By building a photonic crystal reflectance filter that incorporates material with tunable refractive index by the application of electric fields or by illumination with light from a laser, we can fabricate devices that can modulate the transmission of light at wavelengths from the ultraviolet through the infrared part of the electromagnetic spectrum.  The period of the photonic crystal is designed to acquire a reflectance peak around a desired center wavelength.  In addition, both 1D and 2D photonic crystals can be fabricated to design polarization dependent and independent devices, respectively.  Devices with these capabilities are potentially useful for optical signal modulation in the telecommunication field, video display, and protection of sensors and eyes from lasers.

We have demonstrated 1D photonic crystals that incorporate liquid crystals (LC), such as those used in LCD displays, that can selectively reflect a single wavelength around 650nm within a narrow tuning range by reorientation of the LC molecules using applied electric fields through optically transparent electrodes.  The reorientation of the LC produces a change in its refractive index, which can tune the reflectance peak 4nm with 60V of applied voltage.

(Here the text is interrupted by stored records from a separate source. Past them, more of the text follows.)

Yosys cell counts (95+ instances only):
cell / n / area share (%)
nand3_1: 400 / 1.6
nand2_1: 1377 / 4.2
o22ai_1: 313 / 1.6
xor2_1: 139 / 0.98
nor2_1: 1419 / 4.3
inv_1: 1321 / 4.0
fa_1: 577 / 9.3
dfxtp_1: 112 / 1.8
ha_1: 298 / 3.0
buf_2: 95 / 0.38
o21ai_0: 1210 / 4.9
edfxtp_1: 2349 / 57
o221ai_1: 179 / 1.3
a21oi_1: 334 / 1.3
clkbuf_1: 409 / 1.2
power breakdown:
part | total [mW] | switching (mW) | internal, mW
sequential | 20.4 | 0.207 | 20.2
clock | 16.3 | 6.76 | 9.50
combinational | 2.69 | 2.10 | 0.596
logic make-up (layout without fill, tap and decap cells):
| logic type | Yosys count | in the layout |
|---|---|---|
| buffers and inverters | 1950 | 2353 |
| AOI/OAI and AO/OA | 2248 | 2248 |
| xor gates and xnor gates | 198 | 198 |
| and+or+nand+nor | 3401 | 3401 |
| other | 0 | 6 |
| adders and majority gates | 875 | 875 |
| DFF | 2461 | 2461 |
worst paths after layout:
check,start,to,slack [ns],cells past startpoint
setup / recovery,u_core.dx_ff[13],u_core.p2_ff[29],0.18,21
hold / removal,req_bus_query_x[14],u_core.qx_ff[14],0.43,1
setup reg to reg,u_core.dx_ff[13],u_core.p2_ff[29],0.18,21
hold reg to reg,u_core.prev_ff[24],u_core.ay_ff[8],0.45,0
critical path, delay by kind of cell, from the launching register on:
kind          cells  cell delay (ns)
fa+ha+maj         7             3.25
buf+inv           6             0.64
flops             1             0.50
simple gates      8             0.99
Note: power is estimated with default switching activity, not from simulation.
<file path="src/rtl/ptpm_pkg.sv">
// Shared types and constants for the pulse train pattern matcher.
// No dependencies; imported by every module of the block but ptpm_ram, and by the testbench.
package ptpm_pkg;

    localparam int DUR_W     = 25;   // signed duration, microseconds
    localparam int IDX_W     = 9;    // entry index field
    localparam int POS_OUT_W = 9;    // reported position field
    localparam int LEN_W     = 10;   // pattern_length register
    localparam int THR_W     = 24;   // leadin_threshold register
    localparam int CFG_IDX_W = 1;
    localparam int CFG_W     = 24;

    localparam logic [1:0] MODE_WRITE  = 2'd0;
    localparam logic [1:0] MODE_SAMPLE = 2'd1;
    localparam logic [1:0] MODE_REWIND = 2'd2;

    localparam logic [CFG_IDX_W-1:0] REG_PATTERN_LENGTH = 1'd0;
    localparam logic [CFG_IDX_W-1:0] REG_LEADIN_THRESH  = 1'd1;

    localparam logic [LEN_W-1:0] PATTERN_LENGTH_RST = 10'd2;
    localparam logic [THR_W-1:0] LEADIN_THRESH_RST  = 24'd10000;

    typedef struct packed {
        logic accept;   // input item taken this cycle
        logic commit;   // evaluated result moves to the output register
    } ctrl_cmd_t;

    typedef enum logic [1:0] {
        ST_IDLE = 2'b01,
        ST_EVAL = 2'b10
    } ctrl_state_t;

endpackage

</file>
<file path="src/rtl/ptpm_ctrl.sv">
// Controller: sequences accept, evaluate and output handoff.
// Depends on ptpm_pkg.
module ptpm_ctrl
    import ptpm_pkg::*;
(
    input  logic      clk,
    input  logic      rst_n,
    input  logic      s_tvalid,
    output logic      s_tready,
    output logic      m_tvalid,
    input  logic      m_tready,
    output ctrl_cmd_t cmd
);

    ctrl_state_t state_reg, state_next;
    logic        out_valid_reg, out_valid_next;
    logic        out_free;

    assign out_free   = !out_valid_reg || m_tready;
    assign s_tready   = (state_reg == ST_IDLE);
    assign cmd.accept = s_tvalid && (state_reg == ST_IDLE);
    assign cmd.commit = (state_reg == ST_EVAL) && out_free;
    assign m_tvalid   = out_valid_reg;

    always_comb
    begin
        state_next = state_reg;
        unique case (state_reg)
            ST_IDLE:
            begin
                if (cmd.accept)
                begin
                    state_next = ST_EVAL;
                end
            end
            ST_EVAL:
            begin
                // hold the evaluated item until the output register frees up
                if (out_free)
                begin
                    state_next = ST_IDLE;
                end
            end
            default:
            begin
                state_next = ST_IDLE;
            end
        endcase
    end

    always_comb
    begin
        out_valid_next = out_valid_reg;
        if (cmd.commit)
        begin
            out_valid_next = 1'b1;
        end
        else if (m_tready)
        begin
            out_valid_next = 1'b0;
        end
    end

    always_ff @(posedge clk or negedge rst_n)
    begin
        if (!rst_n)
        begin
            state_reg     <= ST_IDLE;
            out_valid_reg <= 1'b0;
        end
        else
        begin
            state_reg     <= state_next;
            out_valid_reg <= out_valid_next;
        end
    end

endmodule

</file>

We have also demonstrated 1D and 2D photonic crystals that incorporate azobenzene molecules that undergo a rapid transformation when illuminated by a laser to quickly move a reflected wavelength band around from one wavelength to another.  Devices were fabricated for both 650nm and 850nm reflection peaks.  The refractive index change of the azobenzene molecules can achieve tuning of the reflectance peak up to 60nm.  Using azobenzene LC with a fast response time, we achieved tuning speeds on the range of milliseconds for CW laser pumping.

 

References

1. “A voltage-tuned resonant reflectance optical filter for visible wavelengths fabricated by nanoreplica molding,” F. Yang, G. Yen, and B.T. Cunningham, Applied Physics Letters, Vol. 90, p. 261109-261111, 2007.
2. “Optically tuned resonant optical reflectance filter,” F. Yang, G. Yen, G. Rasigade, J. Soares, and B.T. Cunningham, Applied Physics Letters, Vol. 92, No. 9, p. 091115, DOI: 10.1063/1.289071, 2008.
3. “Optically Tunable Photonic Crystal Reflectance Filter,” D. Dobbs and B.T. Cunningham, Applied Optics, Vol. 45, Issue 28, pp. 7286-7293, 2006.
4. “Integrated 2D photonic crystal stack filter fabricated using nanoreplica molding,” F. Yang, G. Yen, and B.T. Cunningham, Optics Express, Vol. 18, No. 11, p. 11846-11858, 2010.
5. “Enhanced quantum dot optical downconversion using asymmetric 2D photonic crystals,” F. Yang and B.T. Cunningham, Optics Express, Vol. 19, No. 5, p. 3908-3918, 2011.